Beneath this task are records; count how many lines include the string "class" and answer with that number alone.

● **Data records**
········

This is an optimization exercise on Yosys and OpenROAD, whose aim is small area, not a production implementation.
The RTL was checked by simulation tests, not by an equivalence proof against the original design.
Power figures rest on the tool's default switching activity, not on a simulated workload.

==> flow/design.v, too long to show whole: its modules and the start of the top module <==
// module VIN_9340: 355 lines
// module GEN_9341: 107 lines
// module GEN_alrom: 1309 lines
// module ef934x_video: 44 lines
module ef934x_video(
    input  wire       clk,       
    input  wire       rst,       
    input  wire  [7:0]d,
    input  wire       e,
    input  wire       cs_n,
    input  wire       cpu_r_w,
    input  wire       b_a,
    input  wire       c_t,
    output wire  [9:0]adr,
    output wire       r_w,
    output wire       sm_n,
    output wire       sg_n,
    output wire       st_n,
    input  wire  [7:0]busA_i,    
    input  wire  [7:0]busB_i,    
    output wire  [7:0]busA_o,    
    output wire       busA_oe,
    output wire  [7:0]busB_o,    
    output wire       busB_oe,
    output wire       r,
    output wire       g,
    output wire       b,
    output wire       tt,
    output wire       tl,
    output wire       i,
    input  wire       syt,
    input  wire       res_n);
  // ...
==> flow/flow/run.sh <==
#!/bin/bash
# Layout flow: the standard flow (standard.sh's make command), with
#  - the synthesis's final ABC mapping replaced by an area-oriented one
#    (flow/abc_area.script); registers, flattening and renaming as standard;
#  - port buffers of the smallest buffer cell (every port still buffered);
#  - CTS with the buffers of CTS_BUF_LIST and without dummy loads.
# Each tool's output is in orfs/logs/...; make's output in flow.log.
set -euo pipefail
W=$PWD
sed 's#source $::env(SCRIPTS_DIR)/synth.tcl#source '"$W"'/my_synth_core.tcl#' synth_recipe.tcl > my_synth.tcl
sed 's#log_cmd abc {\*}$abc_args#log_cmd abc -script '"$W"'/flow/abc_area.script {*}[lrange $abc_args 2 end]#' \
    "$FLOW_HOME/scripts/synth.tcl" > my_synth_core.tcl
grep -q my_synth_core my_synth.tcl
grep -q "flow/abc_area.script" my_synth_core.tcl
BUFS=$(sed -n 's/^export CTS_BUF_LIST *= *//p' config.mk)
BUFS=${BUFS:-sky130_fd_sc_hd__clkbuf_4}
ROOT=$(cat flow/cts_root_buf.txt 2>/dev/null || true)
CTS="-sink_clustering_enable -repair_clock_nets -dont_use_dummy_load -buf_list {$BUFS}"
[ -n "$ROOT" ] && CTS="$CTS -root_buf $ROOT"
CSIZE=$(sed -n 's/^export CTS_CLUSTER_SIZE *= *//p' config.mk)
CDIAM=$(sed -n 's/^export CTS_CLUSTER_DIAMETER *= *//p' config.mk)
[ -n "$CSIZE" ] && CTS="$CTS -sink_clustering_size $CSIZE"
[ -n "$CDIAM" ] && CTS="$CTS -sink_clustering_max_diameter $CDIAM"
EXTRA="BUFFER_PORTS_ARGS=\"-buffer_cell sky130_fd_sc_hd__buf_1\" CTS_ARGS=\"$CTS\""
sed "s#SYNTH_SCRIPT=[^ ]*#SYNTH_SCRIPT=$W/my_synth.tcl $EXTRA#" standard.sh > my_standard.sh
grep -q "SYNTH_SCRIPT=$W/my_synth.tcl" my_standard.sh
bash my_standard.sh "${FLOW_TARGET:-finish}" > flow.log 2>&1
==> flow/flow/abc_area.script <==
strash
dc2
dch
map -a
strash
dc2
dch
map -a
strash
dch
map -a
topo
stime -c
==> flow/standard.sh <==
#!/bin/bash
# synth_recipe.tcl (not shown) runs the flow's synth.tcl, then flattens the netlist and writes it again
# the make line also repeats each setting of config.mk as NAME=value (left out here)
make -C /OpenROAD-flow-scripts/flow DESIGN_CONFIG=/design/flow/config.mk WORK_HOME=/design/flow/orfs CLKGATE_MAP_FILE= SYNTH_SCRIPT=/design/flow/synth_recipe.tcl "${@:-finish}"
==> flow/config.mk <==
export PLATFORM = sky130hd
export DESIGN_NAME = ef934x_video
export DESIGN_NICKNAME = ef934x_video
export VERILOG_FILES = /design/flow/design.v
export SDC_FILE = /design/flow/constraint.sdc
export NUM_CORES = 4
export LEC_CHECK = 0
export CAP_MARGIN = 10
export CORE_MARGIN = 2
export CORE_UTILIZATION = 40
export CTS_BUF_LIST = sky130_fd_sc_hd__clkbuf_8
export GPL_TIMING_DRIVEN = 0
export SLEW_MARGIN = 10
export SYNTH_MEMORY_MAX_BITS = 32768
==> flow/constraint.sdc <==
create_clock -name core_clock -period 10.0 [get_ports {clk}]
set_input_delay 2.0000 -clock core_clock [delete_from_list [all_inputs] [get_ports {clk}]]
set_output_delay 2.0000 -clock core_clock [all_outputs]
set_load 0.01 [all_outputs]
==> notes.md, run 1 <==
- The flow ran to the end, but the layout failed its checks.
- In this run the layout check failures are max-capacitance violations, max-slew violations.
- The via count of the first global-routing pass is 14400.
- For this run, the number of Yosys warnings is 2.
- The maximum buffer depth of the clock tree is 2.
- The capturing point of the worst reg2reg path is gen.OutA[2]$_SDFFE_PP0P_.
- By area the synthesized netlist is led by dfxtp_1 29%, nor2_1 11%, a21oi_1 9.7%, clkinv_1 9.0%, o21ai_0 8.6%.
- The combined area of all synthesized cells is 0.0118 mm^2.
- Leaving out the clock tree, the finished layout contains an inverter count of 284.
- The number of standard cells in the final layout excluding fillers is 2363.
- The quantity of hold-fixing buffers added after cts is 0.
- The fraction of the mapped netlist area in adder cells is 1.69%.
- The post-layout instance area is 0.0130 mm^2.
- The highest metal layer used by the detailed router is met4.
- The largest registers in the layout are vin.adr (10), vin.LineCounter (9).
- The y dimension of the die is 176 um.
- On the critical path the largest part of the delay comes from simple AND/OR/NAND/NOR gates.
- The average routed wire per standard cell is 26.0 um.
- Max-cap violations in this run came to 1.
- The primary flip-flop cell chosen by synthesis mapping is dfxtp_1.
- The share of total power dissipated in sequential elements is 54.3%.
- Ranked by total area, the top cell class in this layout is multi-input combinational cells.
- The post-detailed-routing wire length is 61.5 mm.
- The path class of the lowest-slack min-delay path is flip-flop to flip-flop.
- Dividing the synthesized area by the synthesized cell count gives 6.28 um^2.
- The net count of the mapped netlist is 1934.
- The number of pins exceeding their max-slew limit in the final report came to 1.
- In this run the power spent charging and discharging nets is 0.421 mW.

········

● **Exercise response**
2